For Bill the start in football, unlike that of the five years younger, Jock, was to be held up by The Great War. He had begun playing for local junior-side, Kirkcaldy United, in 1912, aged nineteen and continued to turn out for the club until 1915 by when he was working at the Rosyth Naval Dockyard before being called up. But on demobilisation and his return to his home-town he was rapidly picked up by the Stark's Park club, there becoming a part of a team alongside David Morris that in his second season finished third in the League, two years later, now also behind Alex James, was fourth with in-between the winning of a single cap. 

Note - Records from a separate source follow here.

$ cat src/rtl/spi_txn_sequencer.sv
// Command sequencer in front of the SPI master: buffers host byte requests in a TX FIFO,
// issues them one at a time over the master's enable/busy handshake, and collects reads in an RX FIFO.
module spi_txn_sequencer #(
    parameter int DEPTH         = 8,
    parameter int START_TIMEOUT = 15
) (
    input  logic                   clk_i,
    input  logic                   rst_i,
    input  logic                   tx_push_i,
    input  logic                   tx_write_i,
    input  logic [7:0]             tx_data_i,
    output logic                   tx_full_o,
    output logic [$clog2(DEPTH):0] tx_count_o,
    input  logic                   rx_pop_i,
    output logic [7:0]             rx_data_o,
    output logic                   rx_empty_o,
    output logic [$clog2(DEPTH):0] rx_count_o,
    output logic [7:0]             spi_data_o,
    output logic                   spi_write_o,
    output logic                   spi_enable_o,
    input  logic                   spi_busy_i,
    input  logic [7:0]             spi_data_i,
    output logic                   idle_o,
    output logic [1:0]             err_o,
    input  logic                   err_clr_i
);
    localparam int AW = $clog2(DEPTH);
    localparam int CW = AW + 1;
    localparam int TW = $clog2(START_TIMEOUT + 1);
    localparam logic [CW-1:0] CNT_ZERO   = {CW{1'b0}};
    localparam logic [CW-1:0] CNT_ONE    = CW'(1);
    localparam logic [CW-1:0] FULL_COUNT = CW'(DEPTH);
    localparam logic [AW-1:0] PTR_ONE    = AW'(1);
    localparam logic [TW-1:0] TMO_ONE    = TW'(1);
    localparam logic [TW-1:0] TMO_LAST   = TW'(START_TIMEOUT - 1);

    typedef enum logic [1:0] {
        ST_IDLE       = 2'd0,
        ST_ISSUE      = 2'd1,
        ST_WAIT_START = 2'd2,
        ST_WAIT_END   = 2'd3
    } state_t;

    state_t        state_r, state_s;
    logic [8:0]    tx_mem_r [DEPTH];
    logic [7:0]    rx_mem_r [DEPTH];
    logic [AW-1:0] tx_wr_ptr_r, tx_rd_ptr_r, rx_wr_ptr_r, rx_rd_ptr_r;
    logic [CW-1:0] tx_count_r, tx_count_s, rx_count_r, rx_count_s;
    logic [TW-1:0] tmo_cnt_r;
    logic [7:0]    spi_data_r;
    logic          spi_write_r, spi_enable_r, idle_r, tx_full_r, rx_empty_r;
    logic [1:0]    err_r, err_s;
    logic [8:0]    tx_head_s;
    logic          tx_push_ok_s, tx_ovf_s, tx_pop_s, rx_push_s, rx_pop_ok_s;
    logic          tmo_clr_s, tmo_inc_s, tmo_err_s;

    assign tx_head_s    = tx_mem_r[tx_rd_ptr_r];
    assign tx_push_ok_s = tx_push_i & ~tx_full_r;
    assign tx_ovf_s     = tx_push_i & tx_full_r;
    assign rx_pop_ok_s  = rx_pop_i & ~rx_empty_r;

    // Sequencing FSM: a read is only launched when its result is guaranteed an RX slot
    always_comb begin
        state_s   = state_r;
        tx_pop_s  = 1'b0;
        rx_push_s = 1'b0;
        tmo_clr_s = 1'b0;
        tmo_inc_s = 1'b0;
        tmo_err_s = 1'b0;
        case (state_r)
            ST_IDLE: begin
                if ((tx_count_r != CNT_ZERO) && (tx_head_s[8] || (rx_count_r != FULL_COUNT))) begin
                    tx_pop_s = 1'b1;
                    state_s  = ST_ISSUE;
                end else begin
                    state_s  = ST_IDLE;
                end
            end
            ST_ISSUE: begin
                tmo_clr_s = 1'b1;
                state_s   = ST_WAIT_START;
            end
            ST_WAIT_START: begin
                if (spi_busy_i) begin
                    state_s = ST_WAIT_END;
                end else if (tmo_cnt_r == TMO_LAST) begin
                    tmo_err_s = 1'b1;
                    state_s   = ST_IDLE;
                end else begin
                    tmo_inc_s = 1'b1;
                end
            end
            ST_WAIT_END: begin
                if (!spi_busy_i) begin
                    rx_push_s = ~spi_write_r;
                    state_s   = ST_IDLE;
                end else begin
                    state_s   = ST_WAIT_END;
                end
            end
            default: state_s = ST_IDLE;
        endcase
    end

    // Next occupancy of both FIFOs
    always_comb begin
        tx_count_s = tx_count_r;
        rx_count_s = rx_count_r;
        case ({tx_push_ok_s, tx_pop_s})
            2'b10:   tx_count_s = tx_count_r + CNT_ONE;
            2'b01:   tx_count_s = tx_count_r - CNT_ONE;
            default: tx_count_s = tx_count_r;
        endcase
        case ({rx_push_s, rx_pop_ok_s})
            2'b10:   rx_count_s = rx_count_r + CNT_ONE;
            2'b01:   rx_count_s = rx_count_r - CNT_ONE;
            default: rx_count_s = rx_count_r;
        endcase
        err_s = {(err_r[1] & ~err_clr_i) | tmo_err_s, (err_r[0] & ~err_clr_i) | tx_ovf_s};
    end

    // FIFO storage; occupancy gates every read so contents need no reset
    always_ff @(posedge clk_i) begin
        if (tx_push_ok_s) tx_mem_r[tx_wr_ptr_r] <= {tx_write_i, tx_data_i};
        if (rx_push_s)    rx_mem_r[rx_wr_ptr_r] <= spi_data_i;
    end

    // Pointers, counts, FSM state and timeout counter
    always_ff @(posedge clk_i or posedge rst_i) begin
        if (rst_i) begin
            tx_wr_ptr_r <= {AW{1'b0}};
            tx_rd_ptr_r <= {AW{1'b0}};
            rx_wr_ptr_r <= {AW{1'b0}};
            rx_rd_ptr_r <= {AW{1'b0}};
            tx_count_r  <= CNT_ZERO;
            rx_count_r  <= CNT_ZERO;
            state_r     <= ST_IDLE;
            tmo_cnt_r   <= {TW{1'b0}};
        end else begin
            if (tx_push_ok_s) tx_wr_ptr_r <= tx_wr_ptr_r + PTR_ONE;
            if (tx_pop_s)     tx_rd_ptr_r <= tx_rd_ptr_r + PTR_ONE;
            if (rx_push_s)    rx_wr_ptr_r <= rx_wr_ptr_r + PTR_ONE;
            if (rx_pop_ok_s)  rx_rd_ptr_r <= rx_rd_ptr_r + PTR_ONE;
            tx_count_r <= tx_count_s;
            rx_count_r <= rx_count_s;
            state_r    <= state_s;
            if (tmo_clr_s)      tmo_cnt_r <= {TW{1'b0}};
            else if (tmo_inc_s) tmo_cnt_r <= tmo_cnt_r + TMO_ONE;
        end
    end

    // Registered outputs; the issued byte is held until the next pop
    always_ff @(posedge clk_i or posedge rst_i) begin
        if (rst_i) begin
            spi_data_r   <= 8'h00;
            spi_write_r  <= 1'b0;
            spi_enable_r <= 1'b0;
            idle_r       <= 1'b1;
            tx_full_r    <= 1'b0;
            rx_empty_r   <= 1'b1;
            err_r        <= 2'b00;
        end else begin
            if (tx_pop_s) begin
                spi_data_r  <= tx_head_s[7:0];
                spi_write_r <= tx_head_s[8];
            end
            spi_enable_r <= (state_s == ST_ISSUE);
            idle_r       <= (state_s == ST_IDLE) && (tx_count_s == CNT_ZERO);
            tx_full_r    <= (tx_count_s == FULL_COUNT);
            rx_empty_r   <= (rx_count_s == CNT_ZERO);
            err_r        <= err_s;
        end
    end

    assign tx_full_o    = tx_full_r;
    assign tx_count_o   = tx_count_r;
    assign rx_data_o    = rx_mem_r[rx_rd_ptr_r];
    assign rx_empty_o   = rx_empty_r;
    assign rx_count_o   = rx_count_r;
    assign spi_data_o   = spi_data_r;
    assign spi_write_o  = spi_write_r;
    assign spi_enable_o = spi_enable_r;
    assign idle_o       = idle_r;
    assign err_o        = err_r;
endmodule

However, success would lead to pressure on club and player. Both Morris and James would in 1925 be transferred South to Preston North End and great things. Yet they would not be the first to go. Bill Collier had already moved on a year earlier, also to England but to Sheffield Wednesday, albeit without the same result. He would make only fourteen starts in a single season. In part it must have been because of his age. He was already in his thirties. It seems unlikely to have been because that same year he had married, back in Kirkcaldy, his wife-to-be Elizabeth Thomson, as the departure from Hillsborough did not prompt a return North. 

In fact he moved southward, dropping down to Kettering Town and five more years as player cum manager. And from there it was further south still to Dartford in Kent for seven more purely-managerial seasons until 1937, at some point after which there was finally a return to Scotland that proved permanent.

At the time of Bill's death, in 1954, actually in hospital in Bridge of Earn, he aged sixty-one, he was recorded as a publican in Dunfermline. And burial would be back in Fife too, on his side of The Kingdom, in home-town Dysart Cemetery, where he would be joined in1961 by their son and two decades later on her passing in Kirkcaldy in 1975 by Elizabeth, aged eighty.